Mary Jordan is a Canadian-American filmmaker and activist.

== Career ==

=== Filmography ===
In 2005, Filmmaker magazine named Jordan one of the top 25 New Faces of Independent Film.

Jordan's first feature-length film was Jack Smith and the Destruction of Atlantis, which was named one of the top movies of 2007 by Entertainment Weekly. It later received the Tribeca Film Festival Jury Award, the Best Documentary Award from the Torino Film Festival, and the Jury Award at Dok Leipzig.

=== Philanthropy ===
Jordan is the Founder of Word Above the Street, a non-profit organization that fosters environmental awareness, education, and social advocacy through large-scale public art projects. In 2011 the Ford Foundation awarded Word Above the Street a grant to develop the Water Tank Project.

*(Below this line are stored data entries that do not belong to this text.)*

File: src/rtl/seg_chk_pkg.sv
// Shared codes for the segment register load checker.
// Assumes the target and fault encodings listed in the brief.
package seg_chk_pkg;
    typedef enum logic [2:0] {
        TGT_CS   = 3'd0,
        TGT_SS   = 3'd1,
        TGT_DS   = 3'd2,
        TGT_ES   = 3'd3,
        TGT_FS   = 3'd4,
        TGT_GS   = 3'd5,
        TGT_LDTR = 3'd6,
        TGT_TR   = 3'd7
    } seg_tgt_e;

    typedef enum logic [2:0] {
        FLT_NONE   = 3'd0,
        FLT_NULL   = 3'd1,
        FLT_LIMIT  = 3'd2,
        FLT_TYPE   = 3'd3,
        FLT_PRIV   = 3'd4,
        FLT_ABSENT = 3'd5,
        FLT_STACK  = 3'd6
    } seg_flt_e;

    localparam logic [3:0] SYS_LDT      = 4'h2;
    localparam logic [3:0] SYS_TSS16    = 4'h1;
    localparam logic [3:0] SYS_TSS32    = 4'h9;
endpackage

=== Notable speaking engagements ===
Jordan has spoken on topics such as film and water at The Water Tank Project in Venice (October 2012), Social Gold Summit (September 2013), TEDxTallinn (May 2014), and the French Institute Alliance Francasie (January 2020)

==Controversy==
In November 2018, Jordan filed a report to the Estonian police about a xenophobic attack against her in the Estonian capital Tallinn. Jordan said one of the attackers wore a badge of the right-radical political party EKRE. The police later issued a statement that they were unable to verify the report and started an investigation into Jordan instead. In the course of the criminal proceedings, it was confirmed that Jordan had knowingly given false testimony to the police on several occasions as a victim during the interrogation. Jordan was charged with making false statements. In October 2019 The Harju District Court ended the case against Jordan upon the request of the Prosecutor without charges. EKRE Chairman and Minister of Interior Mart Helme called the court ruling "absurd" and said the prosecution's motives to end the case look "politically motivated". Jordan issued a statement re-confirming that the attack against her had taken place, that she finds it shameful that the case turned into "media circus" instead of finding the culprits but she prefers not to spend more time on this and considers the case closed. She was fined €3000 for making false statements.

== Personal life ==
As of 2019, Jordan is married to Estonian MP Eerik-Niiles Kross.